===== DATA RECORDS =====
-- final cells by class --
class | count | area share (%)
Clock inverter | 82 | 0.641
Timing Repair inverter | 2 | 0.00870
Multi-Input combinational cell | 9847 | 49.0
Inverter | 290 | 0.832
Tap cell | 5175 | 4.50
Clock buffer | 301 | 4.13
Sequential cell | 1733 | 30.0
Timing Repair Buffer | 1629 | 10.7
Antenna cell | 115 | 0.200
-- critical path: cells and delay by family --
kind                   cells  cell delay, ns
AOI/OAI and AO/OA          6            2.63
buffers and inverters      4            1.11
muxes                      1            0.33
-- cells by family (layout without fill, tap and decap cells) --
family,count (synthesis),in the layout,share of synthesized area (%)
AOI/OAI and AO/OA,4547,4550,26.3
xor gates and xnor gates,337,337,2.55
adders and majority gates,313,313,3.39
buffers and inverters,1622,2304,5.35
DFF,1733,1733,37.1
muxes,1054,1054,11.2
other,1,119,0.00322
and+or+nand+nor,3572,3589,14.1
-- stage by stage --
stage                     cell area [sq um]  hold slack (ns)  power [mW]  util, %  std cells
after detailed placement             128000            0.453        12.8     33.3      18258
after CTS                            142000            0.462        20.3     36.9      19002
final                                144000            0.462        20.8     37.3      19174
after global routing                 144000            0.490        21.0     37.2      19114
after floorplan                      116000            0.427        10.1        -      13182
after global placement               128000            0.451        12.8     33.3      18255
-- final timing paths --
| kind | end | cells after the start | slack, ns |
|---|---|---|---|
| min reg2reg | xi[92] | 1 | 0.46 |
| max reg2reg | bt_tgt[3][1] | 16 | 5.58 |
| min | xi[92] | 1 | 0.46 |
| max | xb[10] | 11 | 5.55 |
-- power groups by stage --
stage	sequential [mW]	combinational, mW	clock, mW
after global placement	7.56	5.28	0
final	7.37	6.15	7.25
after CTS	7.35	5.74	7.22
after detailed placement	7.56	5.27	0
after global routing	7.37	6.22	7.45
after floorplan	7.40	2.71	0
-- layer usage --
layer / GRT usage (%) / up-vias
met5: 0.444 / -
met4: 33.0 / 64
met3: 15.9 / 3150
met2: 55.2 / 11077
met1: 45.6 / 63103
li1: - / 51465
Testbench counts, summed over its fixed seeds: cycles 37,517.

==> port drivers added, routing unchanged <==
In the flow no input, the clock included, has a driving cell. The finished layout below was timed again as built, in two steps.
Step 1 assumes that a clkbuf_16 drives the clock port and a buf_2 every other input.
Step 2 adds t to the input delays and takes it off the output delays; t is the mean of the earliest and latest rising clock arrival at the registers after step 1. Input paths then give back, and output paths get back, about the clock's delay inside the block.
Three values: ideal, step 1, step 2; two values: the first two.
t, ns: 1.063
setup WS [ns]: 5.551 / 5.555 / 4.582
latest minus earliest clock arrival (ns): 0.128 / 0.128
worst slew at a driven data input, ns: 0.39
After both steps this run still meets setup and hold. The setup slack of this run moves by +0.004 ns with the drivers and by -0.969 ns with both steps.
This design comes from an exercise in tuning for small area, a short achievable clock period and few clock cycles on the open sky130 flow, not from production work. No activity file was given, so power comes from the tool's default toggle rates.

rev 12:
==> flow/design.v <==
module crc_unit #(
    parameter integer W      = 32,     
    parameter [63:0]  POLY   = 64'h04C11DB7,
    parameter [63:0]  INIT   = 64'hFFFFFFFF,
    parameter         REFL   = 1'b1,   
    parameter [63:0]  XOROUT = 64'hFFFFFFFF
) (
    input  wire          clk,
    input  wire          rst,
    input  wire          seed_lo_we,
    input  wire          seed_hi_we,
    input  wire [31:0]   wdata,
    input  wire [15:0]   pending,        
    input  wire          init,
    input  wire          feed,
    input  wire [1:0]    width,          
    output reg  [W-1:0]  seed,
    output wire [W-1:0]  result,
    output reg           busy
);
    function [W-1:0] reflect;
        input [W-1:0] v;
        integer i;
        begin
            for (i = 0; i < W; i = i + 1)
                reflect[i] = v[W-1-i];
        end
    endfunction
    localparam [W-1:0] POLY_W = POLY[W-1:0];
    localparam [W-1:0] RPOLY  = reflect(POLY[W-1:0]);
    function [W-1:0] zadv;
        input [W-1:0] s;
        input integer n;
        integer i;
        reg [W-1:0] r;
        begin
            r = s;
            for (i = 0; i < n; i = i + 1)
                if (REFL) r = (r >> 1) ^ (r[0] ? RPOLY : {W{1'b0}});
                else      r = (r << 1) ^ (r[W-1] ? POLY_W : {W{1'b0}});
            zadv = r;
        end
    endfunction
    reg [W-1:0] crc;      
    wire [W-1:0] seed_lo_next;
    wire [W-1:0] seed_hi_next;
    generate
        if (W > 32) begin : g_wide
            assign seed_lo_next = {seed[W-1:32], wdata};
            assign seed_hi_next = {wdata[W-33:0], seed[31:0]};
        end else begin : g_narrow
            assign seed_lo_next = wdata[W-1:0];
            assign seed_hi_next = seed;
        end
    endgenerate
    wire byte_feed = (width == 2'd0) && !busy;
    wire [7:0] b0 = busy ? pending[7:0]  : wdata[7:0];
    wire [7:0] b1 = busy ? pending[15:8] : wdata[15:8];
    wire [W-1:0] crc_next;
    generate
        if (W >= 32) begin : g_fold
            wire [31:0] m = busy ? 32'd0 :
                            {{16{width[1]}}, {8{width != 2'd0}}, 8'hFF} & wdata;
            wire [W-1:0] x;
            if (REFL) begin : g_r
                assign x = crc ^ {{(W-32){1'b0}}, m};
            end else begin : g_n
                wire [31:0] ma = {m[7:0], m[15:8], m[23:16], m[31:24]};
                if (W > 32) begin : g_w
                    assign x = crc ^ {ma, {(W-32){1'b0}}};
                end else begin : g_e
                    assign x = crc ^ ma;
                end
            end
            wire [W-1:0] y8  = zadv(x, 8);
            wire [W-1:0] y16 = zadv(y8, 8);
            assign crc_next = byte_feed ? y8 : y16;
        end else begin : g_small
            wire [W-1:0] y1 = zadv(crc ^ ({{(W-8){1'b0}}, b0} << (W-8)), 8);
            wire [W-1:0] y2 = zadv(y1  ^ ({{(W-8){1'b0}}, b1} << (W-8)), 8);
            assign crc_next = byte_feed ? y1 : y2;
        end
    endgenerate
    always @(posedge clk) begin
        if (rst) begin
            seed <= INIT[W-1:0];
            crc  <= REFL ? reflect(INIT[W-1:0]) : INIT[W-1:0];
            busy <= 1'b0;
        end else begin
            if (seed_lo_we)
                seed <= seed_lo_next;
            else if (seed_hi_we)
                seed <= seed_hi_next;
            if (init) begin
                crc  <= REFL ? reflect(seed) : seed;
                busy <= 1'b0;
            end else if (busy || feed) begin
                crc  <= crc_next;
                busy <= feed && width[1];
            end
        end
    end
    assign result = crc ^ XOROUT[W-1:0];
endmodule
Background: an optimization exercise with open tools, aiming at small area, a short achievable clock period and few clock cycles. Do not read the settings as production practice.
The RTL was checked by simulation tests, not by an equivalence proof against the original design.
Power and IR drop assume default switching activity.

File: design/flow/constraint.sdc
create_clock -name core_clock -period 10.0 [get_ports {clk}]
set_input_delay 2.0000 -clock core_clock [delete_from_list [all_inputs] [get_ports {clk}]]
set_output_delay 2.0000 -clock core_clock [all_outputs]
set_load 0.01 [all_outputs]
File: design/flow/run.sh
#!/bin/bash
# synth_recipe.tcl (not shown) runs the flow's synth.tcl, then flattens the netlist and writes it again
# the make line also repeats each setting of config.mk as NAME=value (left out here)
make -C /OpenROAD-flow-scripts/flow DESIGN_CONFIG=/design/flow/config.mk WORK_HOME=/design/flow/orfs CLKGATE_MAP_FILE= SYNTH_SCRIPT=/design/flow/synth_recipe.tcl finish
File: design/flow/config.mk
export PLATFORM = sky130hd
export DESIGN_NAME = rs_ee_decoder
export DESIGN_NICKNAME = rs_ee_decoder
export VERILOG_FILES = /design/flow/design.v
export SDC_FILE = /design/flow/constraint.sdc
export NUM_CORES = 4
export LEC_CHECK = 0
export CAP_MARGIN = 20
export CORE_MARGIN = 2
export CORE_UTILIZATION = 40
export SLEW_MARGIN = 20
From an optimization exercise on the open Yosys and OpenROAD flow, aimed at small area, a short achievable clock period and few clock cycles per item; shortcuts taken in it are not production practice.
Only simulation tests tie the RTL to the original design; equivalence was not proved.

==> flow/design.v, too long to show whole: its modules and the start of the top module <==
// module st4_temporal: 4311 lines
module st4_temporal (
    input  wire        clk,
    input  wire        rst,
    input  wire        in_valid,
    output wire        in_ready,
    input  wire [19:0] in_c,         
    input  wire [23:0] in_hist,      
    input  wire [7:0]  in_tau,       
    input  wire        in_pad,       
    input  wire        in_restart,   
    input  wire        in_tnr,       
    input  wire        in_rtc,       
    input  wire        in_gap_k0,    
    input  wire [8:0]  in_amin,      
    input  wire [15:0] in_tlo,       
    input  wire [15:0] in_thi,       
    input  wire [11:0] in_kmax,      
    input  wire [17:0] in_rate,      
    output reg         out_valid,
    output reg  [19:0] out_z,        
    output reg  [23:0] out_hist,     
    output reg         out_sat,      
    output reg         out_clamp     
);
  // ...
==> flow/run.sh <==
#!/bin/bash
# synth_recipe.tcl (not shown) runs the flow's synth.tcl, then flattens the netlist and writes it again
# the make line also repeats each setting of config.mk as NAME=value (left out here)
make -C /OpenROAD-flow-scripts/flow DESIGN_CONFIG=/design/flow/config.mk WORK_HOME=/design/flow/orfs CLKGATE_MAP_FILE= SYNTH_SCRIPT=/design/flow/synth_recipe.tcl finish
==> flow/config.mk <==
export PLATFORM = sky130hd
export DESIGN_NAME = st4_temporal
export DESIGN_NICKNAME = st4_temporal
export VERILOG_FILES = /design/flow/design.v
export SDC_FILE = /design/flow/constraint.sdc
export NUM_CORES = 4
export LEC_CHECK = 0
export ABC_AREA = 1
export CAP_MARGIN = 30
export CORE_MARGIN = 2
export CORE_UTILIZATION = 55
export CTS_CLUSTER_DIAMETER = 200
export CTS_CLUSTER_SIZE = 30
export SLEW_MARGIN = 55
==> flow/constraint.sdc <==
create_clock -name core_clock -period 38.0 [get_ports {clk}]
set_input_delay 7.6000 -clock core_clock [delete_from_list [all_inputs] [get_ports {clk}]]
set_output_delay 7.6000 -clock core_clock [all_outputs]
set_load 0.01 [all_outputs]
==> summary.txt, run 1 <==
Timing
  – Crit path time final: 9.11 ns

Hold path
  – Hold path endpoint: r4_dh[4]
  – Worst hold path depth: 0
  – Worst hold-check path type: register to register

Global routing
  – Global routing usage on met2: 38.4%
  – Largest net degree at the start of global routing: 61
  – Grt ovf: 0
  – Vias in the first global route: 34,700

Job
  – Max_cap viols: 0

Setup path
  – Worst reg2reg path endpoint: out_z[0]
  – CP top delay family: buffers and inverters

Finish
  – Non-Clock Buffer Area Fraction: 3.58%
  – Design area: 0.0543 mm²
  – Nets: 6,773
  – Leading cell types in the layout, fill and taps excluded: inv_1 (1,051), dfxtp_1 (756), nand2_1 (732)
  – Max reg flops: 26
  – Fraction of area in multi-input gates: 56.7%

Logic synthesis
  – Top area cells in the synthesized netlist: dfxtp_1 (30%), fa_1 (19%), ha_1 (13%)
  – Post-synth ARST share: 0%
  – FF+latch count, synth: 761
  – Average size of a mapped cell: 9.08 µm²

Clocking
  – CTS Buf Count: 29
  – CTS Root Cell: clkbuf_16

Placement
  – PortBufs: 177

Floorplanning
  – Die Ht: 308 µm

Drt
  – Routed via count: 35,300
  – Max Used Layer: met5

Run status
  – Run status: complete, no violations
Testbench counts, summed over its fixed seeds: cycles 32,064, items 32,000.
==> run 2, diff against run 1 <==
--- a/flow/config.mk
+++ b/flow/config.mk
@@ -11,4 +11,4 @@
 export CORE_UTILIZATION = 55
 export CTS_CLUSTER_DIAMETER = 200
-export CTS_CLUSTER_SIZE = 30
+export CTS_CLUSTER_SIZE = 25
 export SLEW_MARGIN = 55
==> run 2 against run 1 <==
Compared with the run above:
- clock skew increased by 0.0065 ns
- core utilization rose by 0.23 points
- non-clock buffer count rose by 1
Source: an optimization exercise on an open RTL-to-GDS flow (aim: small area, a short achievable clock period and few clock cycles per item). Production flows keep margins and buffers that such runs may drop.
In this exercise RTL edits were held to simulation tests only and were not proved equivalent to the original.

==> run a: inputs <==
Design bsn_law, start of the top module:
module bsn_law (
    input             clk,
    input             rst,
    input             start,
    input      [3:0]  law_type,
    input             manual,
    input             track_en,
    input      [31:0] track,
    input      [31:0] x0,
    input      [31:0] x1,
    input      [31:0] x2,
    input      [31:0] x3,
    input      [31:0] c0,
    input      [31:0] c1,
    input      [31:0] c2,
    input      [31:0] c3,
    input      [31:0] c4,
    input      [5:0]  sh0,
    input      [5:0]  sh1,
    input      [5:0]  sh2,
    input      [5:0]  sh3,
    input      [5:0]  sh4,
    input      [31:0] s0,
    input      [31:0] s1,
    input      [31:0] s2,
    input      [31:0] s3,
    input      [31:0] outhi,
    input      [31:0] outlo,
    input      [31:0] manval,
    output reg        done,
    output reg [31:0] outv,
    output reg [31:0] ns0,
    output reg [31:0] ns1,
    output reg [31:0] ns2,
    output reg [31:0] ns3,
    output            sat_acc,
    output            sat_out,
    output            lim_hi,
    output            lim_lo
);
    localparam [3:0] T_LEADLAG = 4'h2;
    localparam [3:0] T_FILTER2 = 4'h3;
    localparam [3:0] T_RATELIM = 4'h4;
    localparam [3:0] T_SUM     = 4'h6;
    localparam [71:0] ACC_MAX = {1'b0, {71{1'b1}}};
    localparam [71:0] ACC_MIN = {1'b1, {71{1'b0}}};
    wire is_ll  = (law_type == T_LEADLAG);
    wire is_f2  = (law_type == T_FILTER2);
    wire is_rl  = (law_type == T_RATELIM);
    wire is_sum = (law_type == T_SUM);
    wire prodlaw = (is_ll | is_f2 | is_sum) & ~manual;
    reg        r_ll, r_f2, r_rl, r_sum, r_trk;
    reg [31:0] r_hi, r_lo;
    reg        busy;        
    reg [2:0]  k;
    wire [2:0] kk    = busy ? k : 3'd0;
    wire       v1    = busy | (start & prodlaw);
  ...
==> flow/config.mk <==
export PLATFORM = sky130hd
export DESIGN_NAME = bsn_law
export DESIGN_NICKNAME = bsn_law
export VERILOG_FILES = /design/flow/design.v
export SDC_FILE = /design/flow/constraint.sdc
export NUM_CORES = 4
export LEC_CHECK = 0
export ABC_AREA = 1
export CAP_MARGIN = 20
export CORE_MARGIN = 2
export CORE_UTILIZATION = 40
export SETUP_SLACK_MARGIN = 5
export SLEW_MARGIN = 20
==> flow/constraint.sdc <==
create_clock -name core_clock -period 25.0 [get_ports {clk}]
set_input_delay 5.0000 -clock core_clock [delete_from_list [all_inputs] [get_ports {clk}]]
set_output_delay 5.0000 -clock core_clock [all_outputs]
set_load 0.01 [all_outputs]
run.sh (not shown) runs the stock make flow with config.mk's settings and CLKGATE_MAP_FILE= SYNTH_SCRIPT=/design/flow/synth_recipe.tcl, a recipe that flattens the netlist after the stock synthesis.
==> run b (differences from run a) <==
--- a/flow/design.v
+++ b/flow/design.v
@@ -71,15 +71,14 @@
     wire [63:0] row0, row1;
     bsn_mul u_mul (.a(opm), .b(opc), .r0(row0), .r1(row1));
     reg [63:0] m_r0, m_r1;
     reg [5:0]  m_sh;
     reg        m_neg, m_first, m_last, m_v;
     reg [71:0] acc;
-    reg [1:0]  sfl;         
     reg        satf;
-    wire [71:0] accv = sfl[0] ? ACC_MAX : sfl[1] ? ACC_MIN : acc;
+    wire [71:0] accv = acc;
     wire [63:0] prod = m_r0 + m_r1;
     wire [87:0] p88  = {prod, 24'd0};
     wire [87:0] al   = $signed(p88) >>> m_sh;
     wire [72:0] a73  = al[72:0];
     wire [63:48] fits;
     genvar gi;
@@ -93,27 +92,22 @@
     wire [71:0] accin = m_first ? 72'd0 : accv;
     wire [73:0] sum74 = {{2{accin[71]}}, accin} + t74 + {73'd0, m_neg};
     wire ovf   = ~((sum74[73:71] == 3'b000) | (sum74[73:71] == 3'b111));
     wire tneg  = prod[63] ^ m_neg;
     wire s_pos = big ? ~tneg : (ovf & ~sum74[73]);
     wire s_neg = big ?  tneg : (ovf &  sum74[73]);
-    wire [34:0] x35  = {{3{x0[31]}}, x0};
-    wire [34:0] s35  = {{3{s0[31]}}, s0};
-    wire [34:0] c035 = {{3{c0[31]}}, c0};
-    wire [34:0] c135 = {{3{c1[31]}}, c1};
-    wire [34:0] d_gt = x35 - s35 - c035;       
-    wire [34:0] d_lt = x35 - s35 + c135;       
-    wire [34:0] r_lt = c035 + c135;            
-    wire rl_gt  = ~d_gt[34] & (|d_gt);
-    wire rl_lo  = rl_gt ? r_lt[34] : d_lt[34];
-    wire [33:0] rl_up = {s0[31], s0[31], s0} + {c0[31], c0[31], c0};
-    wire [33:0] rl_dn = {s0[31], s0[31], s0} - {c1[31], c1[31], c1};
-    wire [33:0] rl_sum = rl_lo ? rl_dn : rl_gt ? rl_up : {x0[31], x0[31], x0};
-    wire [47:0] ld_q = manual   ? {{16{manval[31]}}, manval} :
-                       track_en ? {{16{track[31]}}, track} :
-                                  {{14{rl_sum[33]}}, rl_sum};
+    wire signed [33:0] rl_up = $signed({s0[31], s0[31], s0}) + $signed({c0[31], c0[31], c0});
+    wire signed [33:0] rl_dn = $signed({s0[31], s0[31], s0}) - $signed({c1[31], c1[31], c1});
+    wire signed [33:0] rl_x  = $signed({x0[31], x0[31], x0});
+    wire rl_gt  = (rl_x > rl_up);
+    wire rl_lox = (rl_x < rl_dn);
+    wire rl_lou = (rl_up < rl_dn);
+    wire rl_lo  = rl_gt ? rl_lou : rl_lox;
+    wire signed [33:0] rl_sum = rl_lo ? rl_dn : rl_gt ? rl_up : rl_x;
+    wire        ld_rl = ~manual & ~track_en;
+    wire [47:0] ld_mt = manual ? {{16{manval[31]}}, manval} : {{16{track[31]}}, track};
     always @(posedge clk) begin
         if (rst) begin
             busy <= 1'b0;
             m_v  <= 1'b0;
             done <= 1'b0;
         end else begin
@@ -134,24 +128,23 @@
         m_r0    <= row0;
         m_r1    <= row1;
         m_sh    <= opsh;
         m_neg   <= opneg;
         m_first <= ~busy;
         m_last  <= last1;
-        if (start & ~prodlaw) begin
-            acc  <= {ld_q, 24'd0};
-            sfl  <= 2'b00;
+        if (start & ~prodlaw & ld_rl) begin
+            acc  <= {{14{rl_sum[33]}}, rl_sum, 24'd0};
+            satf <= 1'b0;
+        end else if (start & ~prodlaw) begin
+            acc  <= {ld_mt, 24'd0};
             satf <= 1'b0;
         end else begin
-            if (m_last & r_trk) begin
+            if (m_last & r_trk)
                 acc <= {{16{track[31]}}, track, 24'd0};
-                sfl <= 2'b00;
-            end else begin
-                acc <= sum74[71:0];
-                sfl <= {s_neg, s_pos};
-            end
+            else
+                acc <= s_pos ? ACC_MAX : s_neg ? ACC_MIN : sum74[71:0];
             satf <= (~m_first & satf) | s_pos | s_neg;
         end
     end
     wire [47:0] uq = accv[71:24];
     wire [23:0] uf = accv[23:0];
     wire [47:0] hi48 = {{16{r_hi[31]}}, r_hi};
==> flow/flow/run.sh (new file) <==
#!/bin/bash
# Layout flow: the standard flow (standard synthesis included), with
# timing repair aimed at a larger setup slack margin and plain buffers on the
# ports instead of the delay cells buffer_ports picks by default. Each tool's
# output stays in ORFS's per-step logs under orfs/logs; make's own output goes
# to flow_make.log here.
set -euo pipefail
source "$(dirname "$0")/knobs.sh"
bash standard.sh SETUP_SLACK_MARGIN=${MARGIN} \
  "BUFFER_PORTS_ARGS=-buffer_cell ${PORT_BUF}" finish > flow_make.log 2>&1
==> flow/flow/knobs.sh (new file) <==
MARGIN=14
PORT_BUF=sky130_fd_sc_hd__buf_1
==> flow/standard.sh (new file) <==
#!/bin/bash
# synth_recipe.tcl (not shown) runs the flow's synth.tcl, then flattens the netlist and writes it again
# the make line also repeats each setting of config.mk as NAME=value (left out here)
make -C /OpenROAD-flow-scripts/flow DESIGN_CONFIG=/design/flow/config.mk WORK_HOME=/design/flow/orfs CLKGATE_MAP_FILE= SYNTH_SCRIPT=/design/flow/synth_recipe.tcl "${@:-finish}"
- CORE_UTILIZATION: 40 -> 48
- SETUP_SLACK_MARGIN: 5 -> default
removed: flow/run.sh
==> run notes <==
Of run b and run a, run a has the higher die area (gap about 20%, measured against run a).
Against run b, the flip-flop and latch count of run a is higher by 2.
Against run a, the worst setup slack of run b is higher by 1900 ps.
Against run b, the clock skew of run a is higher by 7.0 ps.
Testbench counts of run a, summed over its fixed seeds: cycles 61,512, items 12,000.
Testbench counts of run b, summed over its fixed seeds: cycles 61,512, items 12,000.

## what the ideal ports hide
Ports are ideal in the flow. The routed layouts listed here were re-timed in OpenROAD.
Step 1: set_driving_cell puts a clkbuf_16 on clk and a buf_2 on each other input, an assumption about the parent block.
Step 2 adds t to the input delays and takes it off the output delays; t is the mean of the earliest and latest rising clock arrival at the registers after step 1. Input paths then give back, and output paths get back, about the clock's delay inside the block.
Slacks: no drivers / after step 1 / after step 2; pairs: no drivers / after step 1.
run | shift t [ns] | setup WS [ns] | worst hold slack (ns) | worst slew at a driven data input, ns | pins driven straight from the clock port
run a | 0.693 | 12.021 / 12.084 / 11.391 | 0.457 / 0.457 / 0.457 | 0.34 | 1
run b | 0.667 | 13.957 / 13.854 / 13.317 | 0.535 / 0.535 / 0.535 | 0.28 | 1
After both steps setup and hold are still met in every run listed. The setup slack of run b, which loses most, moves by -0.103 ns with the drivers and by -0.640 ns with both steps.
=====
TASK STATEMENT - What you return must be the lines above that run from the line with "AOI/OAI and AO/OA,4547,4550,26.3" to the line with "worst slew at a driven data input, ns: 0.39", inclusive, each copied exactly.

ANSWER TO THIS EXERCISE -
AOI/OAI and AO/OA,4547,4550,26.3
xor gates and xnor gates,337,337,2.55
adders and majority gates,313,313,3.39
buffers and inverters,1622,2304,5.35
DFF,1733,1733,37.1
muxes,1054,1054,11.2
other,1,119,0.00322
and+or+nand+nor,3572,3589,14.1
-- stage by stage --
stage                     cell area [sq um]  hold slack (ns)  power [mW]  util, %  std cells
after detailed placement             128000            0.453        12.8     33.3      18258
after CTS                            142000            0.462        20.3     36.9      19002
final                                144000            0.462        20.8     37.3      19174
after global routing                 144000            0.490        21.0     37.2      19114
after floorplan                      116000            0.427        10.1        -      13182
after global placement               128000            0.451        12.8     33.3      18255
-- final timing paths --
| kind | end | cells after the start | slack, ns |
|---|---|---|---|
| min reg2reg | xi[92] | 1 | 0.46 |
| max reg2reg | bt_tgt[3][1] | 16 | 5.58 |
| min | xi[92] | 1 | 0.46 |
| max | xb[10] | 11 | 5.55 |
-- power groups by stage --
stage	sequential [mW]	combinational, mW	clock, mW
after global placement	7.56	5.28	0
final	7.37	6.15	7.25
after CTS	7.35	5.74	7.22
after detailed placement	7.56	5.27	0
after global routing	7.37	6.22	7.45
after floorplan	7.40	2.71	0
-- layer usage --
layer / GRT usage (%) / up-vias
met5: 0.444 / -
met4: 33.0 / 64
met3: 15.9 / 3150
met2: 55.2 / 11077
met1: 45.6 / 63103
li1: - / 51465
Testbench counts, summed over its fixed seeds: cycles 37,517.

==> port drivers added, routing unchanged <==
In the flow no input, the clock included, has a driving cell. The finished layout below was timed again as built, in two steps.
Step 1 assumes that a clkbuf_16 drives the clock port and a buf_2 every other input.
Step 2 adds t to the input delays and takes it off the output delays; t is the mean of the earliest and latest rising clock arrival at the registers after step 1. Input paths then give back, and output paths get back, about the clock's delay inside the block.
Three values: ideal, step 1, step 2; two values: the first two.
t, ns: 1.063
setup WS [ns]: 5.551 / 5.555 / 4.582
latest minus earliest clock arrival (ns): 0.128 / 0.128
worst slew at a driven data input, ns: 0.39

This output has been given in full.